1. An embedded device for an industrial control system, the embedded device comprising: the device comprises a processor, a manual dial switch, a first memory and a secure cipher chip;

the first pin terminal of the manual dial switch is connected with the first output end of the processor, the public end of the manual dial switch is connected with the input end of the first memory, and the second pin terminal of the manual dial switch is connected with the first output end of the security code chip;

the first memory stores components.

2. The embedded device of claim 1, wherein the first memory is a non-volatile memory.

3. The embedded device of claim 1, wherein the secure crypto chip is disposed on a first board;

the processor, the manual dial switch and the first memory are arranged on a second board card, and the second board card is connected with the first board card.

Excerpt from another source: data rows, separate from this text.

==> config.mk <==
export PLATFORM = sky130hd
export DESIGN_NAME = cbpc_top
export DESIGN_NICKNAME = d
export VERILOG_FILES = /design/src/hw/cbpc_pkg.sv /design/src/hw/cbpc_top.sv /design/src/hw/cbpc_divider.sv
export SDC_FILE = /design/constraint.sdc
export NUM_CORES = 1
export LEC_CHECK = 0
export ABC_CLOCK_PERIOD_IN_PS = 5250
export BUFFER_PORTS_ARGS = -buffer_cell sky130_fd_sc_hd__buf_2
export CORE_MARGIN = 8
export CORE_UTILIZATION = 58
export CTS_CLUSTER_SIZE = 16
export DETAILED_ROUTE_END_ITERATION = 10
export PLACE_DENSITY_LB_ADDON = 0.05
export SLEW_MARGIN = 20
export SYNTH_ARGS = -nofsm -noshare
export SYNTH_HDL_FRONTEND = slang
export SYNTH_SLANG_ARGS = --single-unit
==> constraint.sdc <==
create_clock -name clk_i -period 5.25 [get_ports clk_i]
set_clock_uncertainty 0.15 [all_clocks]
set_input_delay 1.575 -clock clk_i [delete_from_list [all_inputs] [get_ports clk_i]]
set_output_delay 1.575 -clock clk_i [all_outputs]
set_load 0.01 [all_outputs]
==> src/hw/cbpc_pkg.sv <==
// Package for the clock, buzzer and power control block.
// Assumes a single 50 MHz system clock standing in for the crystal
// and a host that reaches 8-bit registers through a 4-bit index.
`default_nettype none

package cbpc_pkg;

    // ***************************************************************
    // Clock and timing
    // ***************************************************************
    localparam int CLK_HZ = 50_000_000;
    localparam int CLK_PERIOD_NS = 20;
    localparam int XTAL_HZ = 4_000_000; // Crystal reference
    localparam int TB_FAST_HZ = 1_000_000; // 1.0000 MHz
    localparam int TB_SLOW_HZ = 125_000; // 125.0 kHz
    localparam int SMP_FAST_DIV = 24; // Crystal / 24, 166.67 kHz
    localparam int SMP_SLOW_DIV = 48; // Crystal / 48, 83.33 kHz
    localparam int OSC_OUT_HZ = 2_000_000; // 2.000 MHz
    localparam int TONE_HZ = 2_600; // About 2.6 kHz
    localparam int SENSE_TIME_NS = 100_000; // 0.1 ms settle

    // Full periods, tone half period and settle time in system clocks
    localparam int TB_FAST_PER = CLK_HZ / TB_FAST_HZ;
    localparam int TB_SLOW_PER = CLK_HZ / TB_SLOW_HZ;
    localparam int SMP_FAST_PER = CLK_HZ / (XTAL_HZ / SMP_FAST_DIV);
    localparam int SMP_SLOW_PER = CLK_HZ / (XTAL_HZ / SMP_SLOW_DIV);
    localparam int OSC_OUT_PER = CLK_HZ / OSC_OUT_HZ;
    localparam int TONE_PER = CLK_HZ / TONE_HZ;
    localparam int TONE_HALF_CYC = TONE_PER / 2;
    localparam int SENSE_CYC = (SENSE_TIME_NS + CLK_PERIOD_NS - 1)
                               / CLK_PERIOD_NS;

    // ***************************************************************
    // Register indices
    // ***************************************************************
    localparam logic [3:0] REG_CLK_CTRL = 4'h0;
    localparam logic [3:0] REG_FUNC = 4'h1;
    localparam logic [3:0] REG_ANA_EN = 4'h2;
    localparam logic [3:0] REG_CONV_GAIN = 4'h3;
    localparam logic [3:0] REG_CONV_SETUP = 4'h4;
    localparam logic [3:0] REG_MISC_ONE = 4'h5;
    localparam logic [3:0] REG_MISC_TWO = 4'h6;
    localparam logic [3:0] REG_STATUS = 4'h7;

    // ***************************************************************
    // Field positions
    // ***************************************************************
    localparam int B_TB_SEL = 0;
    localparam int B_SMP_SEL = 1;
    localparam int B_TONE_FORCE = 2;
    localparam int B_CONT_TONE = 3;
    localparam int B_BAT_STROBE = 4;
    localparam int B_OHM_LO = 6; // Ohm source at [7:6]
    localparam int B_CMP_EN = 0;
    localparam int B_ACBUF_EN = 4;
    localparam int B_RCT_EN = 6;
    localparam int B_CONV_EN = 7;
    localparam int B_DIG_SW = 6;
    localparam int B_ANA_SW = 7;
    localparam int B_XTAL_DIS = 3;
    localparam int B_OSC_OUT_DIS = 4;
    localparam int B_GND_DIS = 1;
    localparam int S_LOW_BAT = 0;
    localparam int S_CMP = 1;
    localparam int S_SENSE_READY = 2;
    localparam int S_SHORT_SENSE = 3;
    localparam int S_TONE = 4;
    localparam int S_SAVING = 5;

    localparam logic [7:0] REG_RESET = 8'h00;
    localparam logic [1:0] OHM_OFF = 2'h0;

    // ***************************************************************
    // Carriers
    // ***************************************************************
    typedef struct packed {
        logic [3:0] addr;
        logic [7:0] wdata;
        logic we;
        logic re;
    } cbpc_bus_s;

    typedef struct packed {
        logic [3:0] mode;
        logic [1:0] ohm_source_select;
        logic comparator_enable;
        logic rectifier_enable;
        logic ac_buffer_enable;
        logic converter_enable;
        logic analog_supply_switch_enable;
        logic digital_supply_switch_enable;
        logic ground_reg_disable;
        logic battery_sense_strobe;
    } cbpc_ana_s;

    typedef enum logic [1:0] {
        SENSE_IDLE,
        SENSE_SETTLE,
        SENSE_READY
    } cbpc_sense_e;

endpackage

`default_nettype wire

==> src/hw/cbpc_top.sv <==
// Clock, buzzer and power control: dividers, tone gating, oscillator
// output, low-battery strobing and power-saving control registers.
// Assumes clk_i stands in for the crystal and the host drives the
// register port from logic on the same clock.
//
// The address map and strobed register access were chosen for this implementation.
`timescale 1ns/1ns
`default_nettype none

// Behaviour
// - Timebase, sample clock and tone are all divided from the crystal clock.
// - Timebase is 1 MHz or 125 kHz by select; low when oscillator off.
// - Sample clock is 166.67 or 83.33 kHz by select; low when off.
// - Tone runs at 2.6 kHz when forced, or continuity and comparator high.
// - Tone pin is open drain; an external pull-up makes its high.
// - Tone force and continuity enable are host-writable; comparator is input.
// - Oscillator output carries 2 MHz unless disabled, then held at 0.
// - Low-battery flag is high when the battery is below 6.8 V.
// - Supply switch enables close the switched-supply PMOS when one.
// - Ground regulator disable bit one turns the ground regulator off.
// - Bit placement in misc, converter setup and converter gain registers.
// - Reset clears every control register to zero.
// - Comparator result also drives a dedicated comparator output.
module cbpc_top
    import cbpc_pkg::*;
#(
    parameter int TONE_HALF = cbpc_pkg::TONE_HALF_CYC,
    parameter int SENSE_WAIT = cbpc_pkg::SENSE_CYC
) (
    input wire logic clk_i,
    input wire logic reset_i,
    input wire cbpc_pkg::cbpc_bus_s bus_i,
    output logic [7:0] rdata_o,
    input wire logic comparator_result_i,
    input wire logic battery_below_i,
    output logic timebase_clock_o,
    output logic adc_sample_clock_o,
    output logic osc_out_pin_o,
    output logic tone_pin_o,
    output logic tone_pin_oe_o,
    output logic comparator_o,
    output logic osc_disable_n_o,
    output logic osc_out_disable_o,
    output cbpc_pkg::cbpc_ana_s ana_o
);

    import cbpc_pkg::*;

    // ***************************************************************
    // Elaboration checks
    // ***************************************************************
    if (TONE_HALF < 1) begin : g_chk_tone
        $error("cbpc_top: TONE_HALF must be one or more");
    end
    if (SENSE_WAIT < 1) begin : g_chk_sense
        $error("cbpc_top: SENSE_WAIT must be one or more");
    end

    localparam int SW = $clog2(SENSE_WAIT + 1);

    // ***************************************************************
    // Control registers
    // ***************************************************************
    logic [7:0] clk_ctrl_r;
    logic [3:0] mode_r;
    logic [1:0] ohm_r;
    logic cmp_en_r;
    logic rct_en_r;
    logic acbuf_en_r;
    logic conv_en_r;
    logic ana_sw_r;
    logic dig_sw_r;
    logic osc_out_dis_r;
    logic xtal_dis_r;
    logic gnd_dis_r;

    // Clock and tone control bits, host writable
    always_ff @(posedge clk_i or posedge reset_i) begin
        if (reset_i) begin
            clk_ctrl_r <= REG_RESET;
        end else if (bus_i.we && bus_i.addr == REG_CLK_CTRL) begin
            clk_ctrl_r <= {3'h0, bus_i.wdata[4:0]};
        end
    end

    // Function mode and ohm source
    always_ff @(posedge clk_i or posedge reset_i) begin
        if (reset_i) begin
            mode_r <= REG_RESET[3:0];
            ohm_r <= OHM_OFF;
        end else if (bus_i.we && bus_i.addr == REG_FUNC) begin
            mode_r <= bus_i.wdata[3:0];
            ohm_r <= bus_i.wdata[B_OHM_LO+1:B_OHM_LO];
        end
    end

    // Analog enables: comparator, rectifier, AC buffer
    always_ff @(posedge clk_i or posedge reset_i) begin
        if (reset_i) begin
            cmp_en_r <= 1'b0;
            rct_en_r <= 1'b0;
            acbuf_en_r <= 1'b0;
        end else if (bus_i.we && bus_i.addr == REG_ANA_EN) begin
            cmp_en_r <= bus_i.wdata[B_CMP_EN];
            rct_en_r <= bus_i.wdata[B_RCT_EN];
            acbuf_en_r <= bus_i.wdata[B_ACBUF_EN];
        end
    end

    // Converter enable and supply switches
    always_ff @(posedge clk_i or posedge reset_i) begin
        if (reset_i) begin
            conv_en_r <= 1'b0;
            ana_sw_r <= 1'b0;
            dig_sw_r <= 1'b0;
        end else begin
            if (bus_i.we && bus_i.addr == REG_CONV_GAIN) begin
                conv_en_r <= bus_i.wdata[B_CONV_EN];
            end
            if (bus_i.we && bus_i.addr == REG_CONV_SETUP) begin
                ana_sw_r <= bus_i.wdata[B_ANA_SW];
                dig_sw_r <= bus_i.wdata[B_DIG_SW];
            end
        end
    end

    // Oscillator and ground regulator disables
    always_ff @(posedge clk_i or posedge reset_i) begin
        if (reset_i) begin
            osc_out_dis_r <= 1'b0;
            xtal_dis_r <= 1'b0;
            gnd_dis_r <= 1'b0;
        end else begin
            if (bus_i.we && bus_i.addr == REG_MISC_ONE) begin
                osc_out_dis_r <= bus_i.wdata[B_OSC_OUT_DIS];
                xtal_dis_r <= bus_i.wdata[B_XTAL_DIS];
            end
            if (bus_i.we && bus_i.addr == REG_MISC_TWO) begin
                gnd_dis_r <= bus_i.wdata[B_GND_DIS];
            end
        end
    end

    // ***************************************************************
    // Input synchronisers
    // ***************************************************************
    logic cmp_meta_r;
    logic cmp_sync_r;
    logic bat_meta_r;
    logic bat_sync_r;

    // Both inputs come from analog comparators, so two flops each
    always_ff @(posedge clk_i or posedge reset_i) begin
        if (reset_i) begin
            cmp_meta_r <= 1'b0;
            cmp_sync_r <= 1'b0;
            bat_meta_r <= 1'b0;
            bat_sync_r <= 1'b0;
        end else begin
            cmp_meta_r <= comparator_result_i;
            cmp_sync_r <= cmp_meta_r;
            bat_meta_r <= battery_below_i;
            bat_sync_r <= bat_meta_r;
        end
    end

    // ***************************************************************
    // Clock dividers
    // ***************************************************************
    logic osc_run;
    logic tone_run;
    logic tone_lvl;

    // Timebase, sample clock and oscillator output stop with the crystal disable bit
    assign osc_run = !xtal_dis_r;
    // Tone gating follows the comparator after synchronisation
    assign tone_run = clk_ctrl_r[B_TONE_FORCE]
                      || (clk_ctrl_r[B_CONT_TONE] && cmp_sync_r);

    // Timebase: 1 MHz, or 125 kHz with the select set
    cbpc_divider #(
        .HI_A(TB_FAST_PER / 2), .LO_A(TB_FAST_PER - TB_FAST_PER / 2),
        .HI_B(TB_SLOW_PER / 2), .LO_B(TB_SLOW_PER - TB_SLOW_PER / 2)
    ) u_timebase (
        .clk_i(clk_i), .reset_i(reset_i), .run_i(osc_run),
        .sel_i(clk_ctrl_r[B_TB_SEL]), .clk_o(timebase_clock_o)
    );

    // Sample clock: 166.67 kHz, or 83.33 kHz with the select set
    cbpc_divider #(
        .HI_A(SMP_FAST_PER / 2), .LO_A(SMP_FAST_PER - SMP_FAST_PER / 2),
        .HI_B(SMP_SLOW_PER / 2), .LO_B(SMP_SLOW_PER - SMP_SLOW_PER / 2)
    ) u_sample (
        .clk_i(clk_i), .reset_i(reset_i), .run_i(osc_run),
        .sel_i(clk_ctrl_r[B_SMP_SEL]), .clk_o(adc_sample_clock_o)
    );

    // Oscillator output: 25 cycles, so duty is 12 high to 13 low
    cbpc_divider #(
        .HI_A(OSC_OUT_PER / 2), .LO_A(OSC_OUT_PER - OSC_OUT_PER / 2),
        .HI_B(OSC_OUT_PER / 2), .LO_B(OSC_OUT_PER - OSC_OUT_PER / 2)
    ) u_osc_out (
        .clk_i(clk_i), .reset_i(reset_i), .run_i(!osc_out_dis_r && osc_run),
        .sel_i(1'b0), .clk_o(osc_out_pin_o)
    );

    // Buzzer tone; half period is a parameter so tests can shorten it
    cbpc_divider #(
        .HI_A(TONE_HALF), .LO_A(TONE_HALF), .HI_B(TONE_HALF), .LO_B(TONE_HALF)
    ) u_tone (
        .clk_i(clk_i), .reset_i(reset_i), .run_i(tone_run),
        .sel_i(1'b0), .clk_o(tone_lvl)
    );

    // Open drain: only ever pull low, the board pull-up gives high
    assign tone_pin_o = 1'b0;
    assign tone_pin_oe_o = !tone_lvl;

    // Comparator result also leaves on its own pin
    assign comparator_o = cmp_sync_r;

    // ***************************************************************
    // Battery sense sequencer
    // ***************************************************************
    cbpc_sense_e sense_r;
    cbpc_sense_e sense_nxt;
    logic [SW-1:0] sense_cnt_r;
    logic low_bat_r;
    logic short_r;
    logic strobe;

    assign strobe = clk_ctrl_r[B_BAT_STROBE];

    // Settle wait while the host holds the strobe
    always_comb begin
        sense_nxt = sense_r;
        case (sense_r)
            SENSE_IDLE: begin
                if (strobe) begin
                    sense_nxt = SENSE_SETTLE;
                end
            end
            SENSE_SETTLE: begin
                if (!strobe) begin
                    sense_nxt = SENSE_IDLE;
                end else if (sense_cnt_r == SW'(SENSE_WAIT - 1)) begin
                    sense_nxt = SENSE_READY;
                end
            end
            SENSE_READY: begin
                if (!strobe) begin
                    sense_nxt = SENSE_IDLE;
                end
            end
            default: begin
                sense_nxt = SENSE_IDLE;
            end
        endcase
    end

    // Sequencer state
    always_ff @(posedge clk_i or posedge reset_i) begin
        if (reset_i) begin
            sense_r <= SENSE_IDLE;
        end else begin
            sense_r <= sense_nxt;
        end
    end

    // Settle counter, cleared outside the settle state
    always_ff @(posedge clk_i or posedge reset_i) begin
        if (reset_i) begin
            sense_cnt_r <= '0;
        end else if (sense_r == SENSE_SETTLE) begin
            sense_cnt_r <= sense_cnt_r + 1'b1;
        end else begin
            sense_cnt_r <= '0;
        end
    end

    // Flag is caught as the strobe drops and held until the next drop
    always_ff @(posedge clk_i or posedge reset_i) begin
        if (reset_i) begin
            low_bat_r <= 1'b0;
            short_r <= 1'b0;
        end else if (sense_r != SENSE_IDLE && !strobe) begin
            low_bat_r <= bat_sync_r;
            short_r <= (sense_r == SENSE_SETTLE);
        end
    end

    // ***************************************************************
    // Status and read port
    // ***************************************************************
    logic saving;
    logic [7:0] status;
    logic [7:0] rdata_r;

    // Shows when the host has put every block into saving mode
    assign saving = (mode_r[3:1] == 3'h0) && (ohm_r == OHM_OFF)
                    && !cmp_en_r && !rct_en_r && !acbuf_en_r
                    && !conv_en_r && !ana_sw_r && !dig_sw_r
                    && osc_out_dis_r && xtal_dis_r && gnd_dis_r;

    always_comb begin
        status = 8'h00;
        status[S_LOW_BAT] = low_bat_r;
        status[S_CMP] = cmp_sync_r;
        status[S_SENSE_READY] = (sense_r == SENSE_READY);
        status[S_SHORT_SENSE] = short_r;
        status[S_TONE] = tone_run;
        status[S_SAVING] = saving;
    end

    // Read data stand one cycle after the strobe, zero otherwise
    always_ff @(posedge clk_i or posedge reset_i) begin
        if (reset_i) begin
            rdata_r <= 8'h00;
        end else if (!bus_i.re) begin
            rdata_r <= 8'h00;
        end else if (bus_i.addr == REG_CLK_CTRL) begin
            rdata_r <= clk_ctrl_r;
        end else if (bus_i.addr == REG_FUNC) begin
            rdata_r <= {ohm_r, 2'h0, mode_r};
        end else if (bus_i.addr == REG_ANA_EN) begin
            rdata_r <= {1'b0, rct_en_r, 1'b0, acbuf_en_r, 3'h0, cmp_en_r};
        end else if (bus_i.addr == REG_CONV_GAIN) begin
            rdata_r <= {conv_en_r, 7'h00};
        end else if (bus_i.addr == REG_CONV_SETUP) begin
            rdata_r <= {ana_sw_r, dig_sw_r, 6'h00};
        end else if (bus_i.addr == REG_MISC_ONE) begin
            rdata_r <= {3'h0, osc_out_dis_r, xtal_dis_r, 3'h0};
        end else if (bus_i.addr == REG_MISC_TWO) begin
            rdata_r <= {6'h00, gnd_dis_r, 1'b0};
        end else if (bus_i.addr == REG_STATUS) begin
            rdata_r <= status;
        end else begin
            rdata_r <= 8'h00;
        end
    end

    assign rdata_o = rdata_r;

    // ***************************************************************
    // Analog control outputs
    // ***************************************************************
    // Straight from the registers, so no glitches reach the switches
    assign osc_disable_n_o = xtal_dis_r;
    assign osc_out_disable_o = osc_out_dis_r;
    assign ana_o = '{mode_r, ohm_r, cmp_en_r, rct_en_r, acbuf_en_r,
                     conv_en_r, ana_sw_r, dig_sw_r,
                     gnd_dis_r, strobe};

endmodule

`default_nettype wire

==> src/hw/cbpc_divider.sv <==
// Gated square-wave divider with two selectable period pairs.
// Assumes run_i and sel_i come from logic on the same clock.
`timescale 1ns/1ns
`default_nettype none

module cbpc_divider #(
    parameter int HI_A = 25,
    parameter int LO_A = 25,
    parameter int HI_B = 200,
    parameter int LO_B = 200
) (
    input wire logic clk_i,
    input wire logic reset_i,
    input wire logic run_i,
    input wire logic sel_i,
    output logic clk_o
);

    localparam int MAXA = (HI_A > LO_A) ? HI_A : LO_A;
    localparam int MAXB = (HI_B > LO_B) ? HI_B : LO_B;
    localparam int MAXC = (MAXA > MAXB) ? MAXA : MAXB;
    localparam int CW = $clog2(MAXC + 1);

    // ***************************************************************
    // Elaboration check
    // ***************************************************************
    if (HI_A < 1 || LO_A < 1 || HI_B < 1 || LO_B < 1) begin : g_chk
        $error("cbpc_divider: every phase needs one cycle or more");
    end

    logic [CW-1:0] cnt_r;
    logic out_r;
    logic sel_r;
    logic act_r;
    logic [CW-1:0] hi_end;
    logic [CW-1:0] lo_end;

    // Phase lengths follow the select latched at the period start
    assign hi_end = sel_r ? CW'(HI_B - 1) : CW'(HI_A - 1);
    assign lo_end = sel_r ? CW'(LO_B - 1) : CW'(LO_A - 1);

    // Whole periods only, so enable or select changes never glitch
    always_ff @(posedge clk_i or posedge reset_i) begin
        if (reset_i) begin
            cnt_r <= '0;
            out_r <= 1'b0;
            sel_r <= 1'b0;
            act_r <= 1'b0;
        end else if (!act_r) begin
            cnt_r <= '0;
            out_r <= run_i;
            sel_r <= sel_i;
            act_r <= run_i;
        end else if (out_r) begin
            if (cnt_r == hi_end) begin
                cnt_r <= '0;
                out_r <= 1'b0;
            end else begin
                cnt_r <= cnt_r + 1'b1;
            end
        end else if (cnt_r == lo_end) begin
            cnt_r <= '0;
            out_r <= run_i;
            sel_r <= sel_i;
            act_r <= run_i;
        end else begin
            cnt_r <= cnt_r + 1'b1;
        end
    end

    assign clk_o = out_r;

endmodule

`default_nettype wire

4. The embedded device of claim 1, wherein the processor is coupled to the first memory using an SPI bus;

the secure crypto chip is connected with the first memory by an SPI bus.

5. The embedded device of claim 1, wherein the embedded device further comprises: a second memory;

the input end of the second memory is connected with the second output end of the processor.

6. The embedded device of claim 5, wherein the second memory is a non-volatile memory.

7. The embedded device of claim 1, wherein the embedded device further comprises: a third memory;

and the input end of the third memory is connected with the second output end of the secure password chip.

8. The embedded device of claim 7, wherein the third memory is a non-volatile memory.